In order to help you better understand how the administrative law judge (ALJ) determines whether you are disabled, your Social Security disability attorney in Detroit can give you a detailed overview of the process.
An ALJ’s decision as to whether a claimant is disabled and deserves Social Security disability benefits is a hypothetical determination. In essence, the decision-making process is only based on the claimant’s ability to perform certain tasks at his or her job. The determination does not consider whether the claimant will be hired, but rather that he would not be able to perform the tasks if he were hired.
Evidence the ALJ Needs to Make a Decision
In order for the ALJ to determine that a claimant is disabled, a Social Security disability attorney in Detroit will need to prove two things:
- He or she will need to demonstrate that the client’s medical condition prevents her from performing any jobs that she has done in the past 15 years. The attorney should choose the simplest job the claimant has held in the past 15 years and prove to the judge that the client is currently unable to perform even the simplest tasks at this job given the restrictions of her medical impairment.

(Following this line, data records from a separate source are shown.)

### src/rtl/rns_pkg.sv
// Shared constants and FSM state type for RNS (8,7,5,3) to binary
// conversion by mixed-radix digits.
package rns_pkg;
    localparam int M8 = 8;
    localparam int M7 = 7;
    localparam int M5 = 5;
    localparam int M3 = 3;
    localparam int M = 840;
    localparam int HALF = 420;

    localparam int W8 = 8;
    localparam int W56 = 56;
    localparam int W280 = 280;

    localparam int INV8_7 = 1;
    localparam int INV8_5 = 2;
    localparam int INV7_5 = 3;
    localparam int INV8_3 = 2;
    localparam int INV7_3 = 1;
    localparam int INV5_3 = 2;

    typedef enum logic [2:0] {
        ST_IDLE = 3'd0,
        ST_D2   = 3'd1,
        ST_D3   = 3'd2,
        ST_D4   = 3'd3,
        ST_ACC  = 3'd4,
        ST_OUT  = 3'd5
    } state_t;
endpackage

### src/rtl/rns_mrc_digit.sv
// One mixed-radix step: ((a + MOD - b) * INV) mod MOD, operands already < MOD.
module rns_mrc_digit #(
    parameter int MOD = 7,
    parameter int INV = 1,
    parameter int W   = 3
) (
    input  logic [W-1:0] a,
    input  logic [W-1:0] b,
    output logic [W-1:0] d
);
    logic [7:0] diff;
    logic [7:0] prod;

    always_comb begin
        diff = (8'(a) + 8'(MOD) - 8'(b)) % 8'(MOD);
        prod = (diff * 8'(INV)) % 8'(MOD);
        d    = W'(prod);
    end
endmodule

### src/rtl/rns2bin_mrc.sv
// RNS (8,7,5,3) to binary converter: one MRC digit per cycle, then a
// weighted sum and optional signed remap, with valid/ready on both sides.
module rns2bin_mrc
    import rns_pkg::*;
#(
    parameter bit SIGNED_OUT = 1'b1,
    parameter int OUT_W      = 10
) (
    input  logic             clk,
    input  logic             rst,
    input  logic             in_valid,
    output logic             in_ready,
    input  logic [2:0]       mod8,
    input  logic [2:0]       mod7,
    input  logic [2:0]       mod5,
    input  logic [1:0]       mod3,
    output logic             out_valid,
    input  logic             out_ready,
    output logic [OUT_W-1:0] bin_out,
    output logic             err
);
    state_t state_q, state_d;
    logic [2:0] r7_q, r7_d, r5_q, r5_d;
    logic [1:0] r3_q, r3_d;
    logic [2:0] a1_q, a1_d, a2_q, a2_d, a3_q, a3_d;
    logic [1:0] a4_q, a4_d;
    logic err_q, err_d;
    logic out_valid_q, out_valid_d;
    logic err_out_q, err_out_d;
    logic [OUT_W-1:0] bin_out_q, bin_out_d;

    logic [2:0] a1_m7, a1_m5, a2_m5, a2_val, t5, a3_val;
    logic [1:0] a1_m3, a2_m3, a3_m3, t3a, t3b, a4_val;
    logic [9:0] x;
    logic [OUT_W-1:0] x_ext;

    // Each step subtracts earlier digits, so they are first reduced into the step's modulus.
    assign a1_m7 = 3'(a1_q % 3'd7);
    assign a1_m5 = 3'(a1_q % 3'd5);
    assign a1_m3 = 2'(a1_q % 3'd3);
    assign a2_m5 = 3'(a2_q % 3'd5);
    assign a2_m3 = 2'(a2_q % 3'd3);
    assign a3_m3 = 2'(a3_q % 3'd3);

    rns_mrc_digit #(.MOD(M7), .INV(INV8_7), .W(3)) u_d2  (.a(r7_q), .b(a1_m7), .d(a2_val));
    rns_mrc_digit #(.MOD(M5), .INV(INV8_5), .W(3)) u_d3a (.a(r5_q), .b(a1_m5), .d(t5));
    rns_mrc_digit #(.MOD(M5), .INV(INV7_5), .W(3)) u_d3b (.a(t5),   .b(a2_m5), .d(a3_val));
    rns_mrc_digit #(.MOD(M3), .INV(INV8_3), .W(2)) u_d4a (.a(r3_q), .b(a1_m3), .d(t3a));
    rns_mrc_digit #(.MOD(M3), .INV(INV7_3), .W(2)) u_d4b (.a(t3a),  .b(a2_m3), .d(t3b));
    rns_mrc_digit #(.MOD(M3), .INV(INV5_3), .W(2)) u_d4c (.a(t3b),  .b(a3_m3), .d(a4_val));

    always_comb begin
        x = 10'(a1_q) + 10'(a2_q) * 10'(W8) + 10'(a3_q) * 10'(W56) + 10'(a4_q) * 10'(W280);
        x_ext = OUT_W'(x);
    end

    always_comb begin
        state_d     = state_q;
        r7_d        = r7_q;
        r5_d        = r5_q;
        r3_d        = r3_q;
        a1_d        = a1_q;
        a2_d        = a2_q;
        a3_d        = a3_q;
        a4_d        = a4_q;
        err_d       = err_q;
        out_valid_d = out_valid_q;
        err_out_d   = err_out_q;
        bin_out_d   = bin_out_q;
        case (state_q)
            ST_IDLE: begin
                if (in_valid) begin
                    // Out-of-range residues are zeroed so digit math stays in range.
                    a1_d    = mod8;
                    r7_d    = (mod7 == 3'd7) ? 3'd0 : mod7;
                    r5_d    = (mod5 > 3'd4) ? 3'd0 : mod5;
                    r3_d    = (mod3 == 2'd3) ? 2'd0 : mod3;
                    err_d   = (mod7 == 3'd7) | (mod5 > 3'd4) | (mod3 == 2'd3);
                    state_d = ST_D2;
                end
            end
            ST_D2: begin
                a2_d    = a2_val;
                state_d = ST_D3;
            end
            ST_D3: begin
                a3_d    = a3_val;
                state_d = ST_D4;
            end
            ST_D4: begin
                a4_d    = a4_val;
                state_d = ST_ACC;
            end
            ST_ACC: begin
                if (err_q) begin
                    bin_out_d = '0;
                end else if (SIGNED_OUT && (x >= 10'(HALF))) begin
                    bin_out_d = x_ext - OUT_W'(M);
                end else begin
                    bin_out_d = x_ext;
                end
                err_out_d   = err_q;
                out_valid_d = 1'b1;
                state_d     = ST_OUT;
            end
            ST_OUT: begin
                if (out_ready) begin
                    out_valid_d = 1'b0;
                    state_d     = ST_IDLE;
                end
            end
            default: state_d = ST_IDLE;
        endcase
    end

    always_ff @(posedge clk or posedge rst) begin
        if (rst) begin
            state_q     <= ST_IDLE;
            r7_q        <= '0;
            r5_q        <= '0;
            r3_q        <= '0;
            a1_q        <= '0;
            a2_q        <= '0;
            a3_q        <= '0;
            a4_q        <= '0;
            err_q       <= 1'b0;
            out_valid_q <= 1'b0;
            err_out_q   <= 1'b0;
            bin_out_q   <= '0;
        end else begin
            state_q     <= state_d;
            r7_q        <= r7_d;
            r5_q        <= r5_d;
            r3_q        <= r3_d;
            a1_q        <= a1_d;
            a2_q        <= a2_d;
            a3_q        <= a3_d;
            a4_q        <= a4_d;
            err_q       <= err_d;
            out_valid_q <= out_valid_d;
            err_out_q   <= err_out_d;
            bin_out_q   <= bin_out_d;
        end
    end

    assign in_ready  = (state_q == ST_IDLE);
    assign out_valid = out_valid_q;
    assign bin_out   = bin_out_q;
    assign err       = err_out_q;
endmodule

### config.mk
export PLATFORM = sky130hd
export DESIGN_NAME = rns2bin_mrc
export DESIGN_NICKNAME = d
export VERILOG_FILES = /design/src/rtl/rns_pkg.sv /design/src/rtl/rns_mrc_digit.sv /design/src/rtl/rns2bin_mrc.sv
export SDC_FILE = /design/constraint.sdc
export NUM_CORES = 1
export LEC_CHECK = 0
export ABC_AREA = 1
export BUFFER_PORTS_ARGS = -buffer_cell sky130_fd_sc_hd__buf_2
export CAP_MARGIN = 0
export CORE_ASPECT_RATIO = 1.2
export CORE_UTILIZATION = 40
export DETAILED_ROUTE_END_ITERATION = 8
export PLACE_DENSITY = 0.56
export SYNTH_ARGS = -nofsm -noshare
export SYNTH_HDL_FRONTEND = slang
export SYNTH_SLANG_ARGS = --single-unit
### constraint.sdc
create_clock -name clk -period 36.9 [get_ports clk]
set_input_delay 7.38 -clock clk [delete_from_list [all_inputs] [get_ports clk]]
set_output_delay 7.38 -clock clk [all_outputs]
set_load 0.05 [all_outputs]
==> flow_metrics.tcl <==
set metrics [dict create \
    drc 0 \
    critPathLaunchType "flip-flop" \
    cts_max_level 2 \
    cts_sinks 35 \
    fillCellCount 2138 \
    synthTopCellsByArea "ha_1, nand2_1, dfrtp_1, inv_1, nor2_1" \
    dieHeight_um 158 \
    initial_core_util_pct 41.2 \
    crit_fanout 8 \
    ys_types 61 \
    vias_per_cell 4.72 \
    first_global_vias 6913 \
    synth.largest_area_cell "ha_1" \
    max_stage_delay_ps 430 \
    syn_nets 1423 \
    arrival_ps 23030 \
    antenna_found_initial 0 \
    post-synth-top-area-fraction_pct 14.7 \
    synthFlopType "dfrtp_1" \
    gr-total-overflow 0 \
    cts_tree "yes" \
    ios 28 \
    worst_pin_slew_ps 617 \
    ant_nets 0 \
    synth_area_um2 8150 \
    cap_violations 0 \
    final-max-slew-violation-count 0 \
    slowest_stage "dfrtp_1" \
    synthToLayoutAreaGrowth_pct 7.61 \
    period_needed_ps 22880 \
    clock_latency_ps 280 \
    rsz0062_at_grt "no" \
    hold_violations 0 \
    dp_hpwl_mm 13.5 \
    ff_latch_area_um2 876 \
    routedWlPerCell_um 9.92 \
    cts_buffer_depth 2 \
    setup_violations 0 \
    drive_gt1_share_pct 12.8 \
    endpoint_kind "flip-flop" \
    root_buffer "clkbuf_16" \
    crit_required_ps 37050 \
    yosys_warnings 0 \
    synth_edf_count 0 \
    multi_input_area_um2 6270 \
    status "finished clean" \
    seq_area_frac_synth_pct 10.7 \
    avgSynthCellArea_um2 6.28 \
    clk_pin_slew_ps 60 \
    cts_resized 0 \
    first_pass_iters 4 \
    gp_congestion 0.788 \
    nets 1454 \
    skew_ps 9.32 \
    drtIter0Drc 258 \
    numCtsBuffers 5 \
    rows 56 \
    routed_wl_mm 15.8 \
    synth.most_common_cell "nand2_1" \
    synth_commonest_cells "nand2_1, inv_1, nor2_1" \
    synthArstFlopShare_pct 100 \
    port_buffers 27 \
    ctsHoldBuffers 0 \
    die_w_um 132 \
    fin_crit_sh_pct 62.0 \
    diodes 0 \
    hold_class "reg2reg" \
    finalSetupTns_ps 0 \
    grt_pass1_wl_mm 28.5 \
    syn_inst 1298 \
    core_area_um2 19800 \
    grt_max_degree 36 \
    grt_usage_pct 15.6 \
    worst-setup-path-type "reg2reg" \
    die_area_um2 21000 \
    ys_ff_latch 35 \
    max_freq_ghz 0.0437 \
    num_vias 7504 \
    slew_headroom_pct 58.5 \
    cts_setup_buffers 0 \
]
## state kept, by name, indices dropped and copies added (netlist names)
| name | cells |
|---|---|
| a3_q | 3 |
| bin_out | 10 |
| err | 1 |
| err_q | 1 |
| a4_q | 2 |
| a2_q | 3 |
| a1_q | 3 |
| state_q | 3 |
| r3_q | 2 |
| out_valid | 1 |
| r5_q | 3 |
| r7_q | 3 |
## path summary, 6_finish.rpt
kind / from / to / slack, ps / cells after the start
setup / recovery: a1_q[1]$_DFFE_PP0P_ / a4_q[0]$_DFFE_PP0N_ / 14020 / 178
hold / removal: err$_DFFE_PP0P_ / err$_DFFE_PP0P_ / 500 / 2
setup reg to reg: a1_q[1]$_DFFE_PP0P_ / a4_q[0]$_DFFE_PP0N_ / 14020 / 178
hold reg to reg: err$_DFFE_PP0P_ / err$_DFFE_PP0P_ / 500 / 2
max in group asynchronous: rst / a4_q[0]$_DFFE_PP0N_ / 29380 / 3
min in group asynchronous: rst / r7_q[1]$_DFFE_PP0P_ / 7200 / 3
## worst max-delay path, delay by kind of cell (launching register included)
kind	cells	cell delay [ps]
and+or+nand+nor	78	8370
adders and majority gates	21	4930
AOI/OAI and AO/OA	27	4370
buffers and inverters	43	2970
xor gates and xnor gates	9	1630
DFF	1	430
## cell families (layout without fill, tap and decap cells)
logic type / count (synthesis) / in the layout / share of synthesized area (%)
and+or+nand+nor: 643 / 643 / 38.2
muxes: 5 / 5 / 0.629
DFF: 35 / 35 / 10.7
adders and majority gates: 110 / 110 / 18.2
xor gates and xnor gates: 64 / 64 / 6.88
buffers and inverters: 265 / 297 / 12.3
AOI/OAI and AO/OA: 176 / 176 / 13.0
## routing by layer
layer	global-route usage, %	share of wire (%)
met5	0	0
met4	1.70	0.25
met3	1.18	1.5
met2	30.3	50
met1	19.2	48
## cells in the final DEF, fill, tap and decap left out, types with 6 or more instances in the layout
cell type and n:
nand3b_1 7, inv_2 25, nand4_1 20, dfrtp_1 35
nor3_1 20, fa_1 14, nand3_1 75, nand2_1 296
xor2_1 49, nor2_1 118, xnor2_1 15, nand3_2 21
buf_2 27, a21oi_1 46, ha_1 96, nor2_2 8
o21ai_0 69, inv_1 232, or2_2 6, nand2_4 13
nand2_2 37, o21ai_1 13
## area by class of cell
| class | instances | area share, % |
|---|---|---|
| clock inverter | 2 | 0.399 |
| tap | 261 | 3.72 |
| timing repair buffer | 28 | 1.63 |
| sequential | 35 | 9.99 |
| multi-input combinational | 998 | 71.5 |
| clock buffer | 6 | 1.58 |
| inverter | 261 | 11.2 |
## stage by stage
stage | util, % | hold slack [ps] | instance area (um2) | instances | setup WS [ps]
floorplan | - | 494 | 8150 | 1298 | 16450
global placement | 43.5 | 478 | 8600 | 1583 | 14530
detailed placement | 43.5 | 475 | 8600 | 1583 | 13990
CTS | 44.4 | 496 | 8770 | 1591 | 13890
global route | 44.4 | 508 | 8770 | 1591 | 10770
finish | 44.4 | 496 | 8770 | 1591 | 14020
Power is not shown: default switching activity piles up to over one toggle a cycle in this logic, so the estimate is an artifact.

- The Social Security disability attorney in Detroit must show that given the claimant’s age, level of education and work experience, there are not too many jobs readily available in the national economy that the claimant would be capable of doing.
Duration of Disability
To find a claimant disabled, the ALJ will also look at the duration of the claimant’s disability. Unlike a workers’ compensation claim where the claimant may need to prove total or permanent disability, a disability claimant must only be disabled for a minimum of 12 months in order to qualify for Social Security disability benefits.